I have welcomed the Government's UK Strategy for Rare Diseases, published in November 2013, as a positive step forward to help people affected by these conditions to live full and independent lives. The Strategy contains 51 commitments set out a vision for improving the lives of all those affected with rare disease. It covers five areas including empowering those affected by rare diseases, identification and prevention, diagnosis and early intervention, coordination of care and the role of research. All four countries of the UK have signed up to implement the strategy by 2020.

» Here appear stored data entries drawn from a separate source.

--- src/core/link_sampler.sv ---
// Samples the link clock and command pins in the system clock domain.
// Assumes the link clock is slow enough that pins hold across its edge.
`timescale 1ns/100ps
`include "sdram_init_cfg.svh"

module link_sampler (
  // System clock and reset
  input wire logic clk_sys,
  input wire logic nrst,
  // Link side pins
  input wire logic link_clk,
  input wire sdram_init_pkg::cmd_pins_s pins_in,
  // Captured command, one pulse per link rising edge
  output logic smp_vld,
  output sdram_init_pkg::cmd_pins_s smp_pins
);

  sdram_init_pkg::sampler_s s_r; // Registered state
  sdram_init_pkg::sampler_s s_nxt; // Next state

  // Two-stage synchronisers, then edge detect on the second stage
  always_comb begin
    s_nxt = s_r;
    s_nxt.clk_q1 = link_clk;
    s_nxt.clk_q2 = s_r.clk_q1;
    s_nxt.clk_q3 = s_r.clk_q2;
    s_nxt.pins_q1 = pins_in;
    s_nxt.pins_q2 = s_r.pins_q1;
    s_nxt.vld = s_r.clk_q2 & ~s_r.clk_q3;
    // Hold last capture between edges
    if (s_r.clk_q2 & ~s_r.clk_q3) begin
      s_nxt.pins = s_r.pins_q2;
    end
  end

  // State register
  always_ff @(posedge clk_sys or negedge nrst) begin
    if (!nrst) begin
      s_r <= '0;
    end else begin
      s_r <= s_nxt;
    end
  end

  assign smp_vld = s_r.vld;
  assign smp_pins = s_r.pins;

endmodule : link_sampler
$ cat config.mk
export PLATFORM = sky130hd
export DESIGN_NAME = i2cmm_master
export DESIGN_NICKNAME = d
export VERILOG_FILES = /design/src/logic/i2cmm_master.v
export VERILOG_INCLUDE_DIRS = /design/src /design/src/logic
export SDC_FILE = /design/constraint.sdc
export NUM_CORES = 1
export LEC_CHECK = 0
export BUFFER_PORTS_ARGS = -buffer_cell sky130_fd_sc_hd__buf_4
export CELL_PAD_IN_SITES_DETAIL_PLACEMENT = 1
export CELL_PAD_IN_SITES_GLOBAL_PLACEMENT = 2
export CORE_ASPECT_RATIO = 0.75
export CORE_UTILIZATION = 38
export DETAILED_ROUTE_END_ITERATION = 6
export HOLD_SLACK_MARGIN = 0.02
export PLACE_DENSITY_LB_ADDON = 0.1
export RECOVER_POWER = 25
export SYNTH_ARGS = -nofsm -noshare
export SYNTH_HDL_FRONTEND = slang
export SYNTH_SLANG_ARGS = --single-unit
$ cat constraint.sdc
create_clock -name sys_clk -period 4.9 [get_ports sys_clk]
set_clock_uncertainty 0.2 [all_clocks]
set_input_delay 0.98 -clock sys_clk [delete_from_list [all_inputs] [get_ports sys_clk]]
set_output_delay 0.98 -clock sys_clk [all_outputs]
set_load 0.005 [all_outputs]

I support the Government's commitment to ensuring that patients with rare diseases in England are able to access effective treatments. That is why Ministers launched the Accelerated Access Review to make recommendations to Government on speeding up access for NHS patients to innovative and cost effective new medicines, diagnostics and medical technologies. The Review was published on 24 October 2016 and the Government will respond to the review in due course. 
The Government's National Institute for Health Research has established the Rare Diseases Translational Research Collaboration (TRC) with an initial investment of £20 million over four years. The Rare Disease TRC aims to increase rare disease research collaboration that will lead to improved diagnosis, treatment and care for rare disease patients and will support deep phenotyping of people with rare diseases.
Alongside this, patients with rare diseases are also currently the primary beneficiaries of the world-leading 100,000 Genomes Project. These participants are receiving diagnoses for the first time thus ending the uncertainty and distress for those affected on top of the considerable costs for the NHS budget. Over 25 rare disease groups comprising over 190 rare diseases are currently included in the project.

I unfortunately was not able to attend the debate on this issue, but I want to assure everyone that these concerns are recognised and represented in Westminster.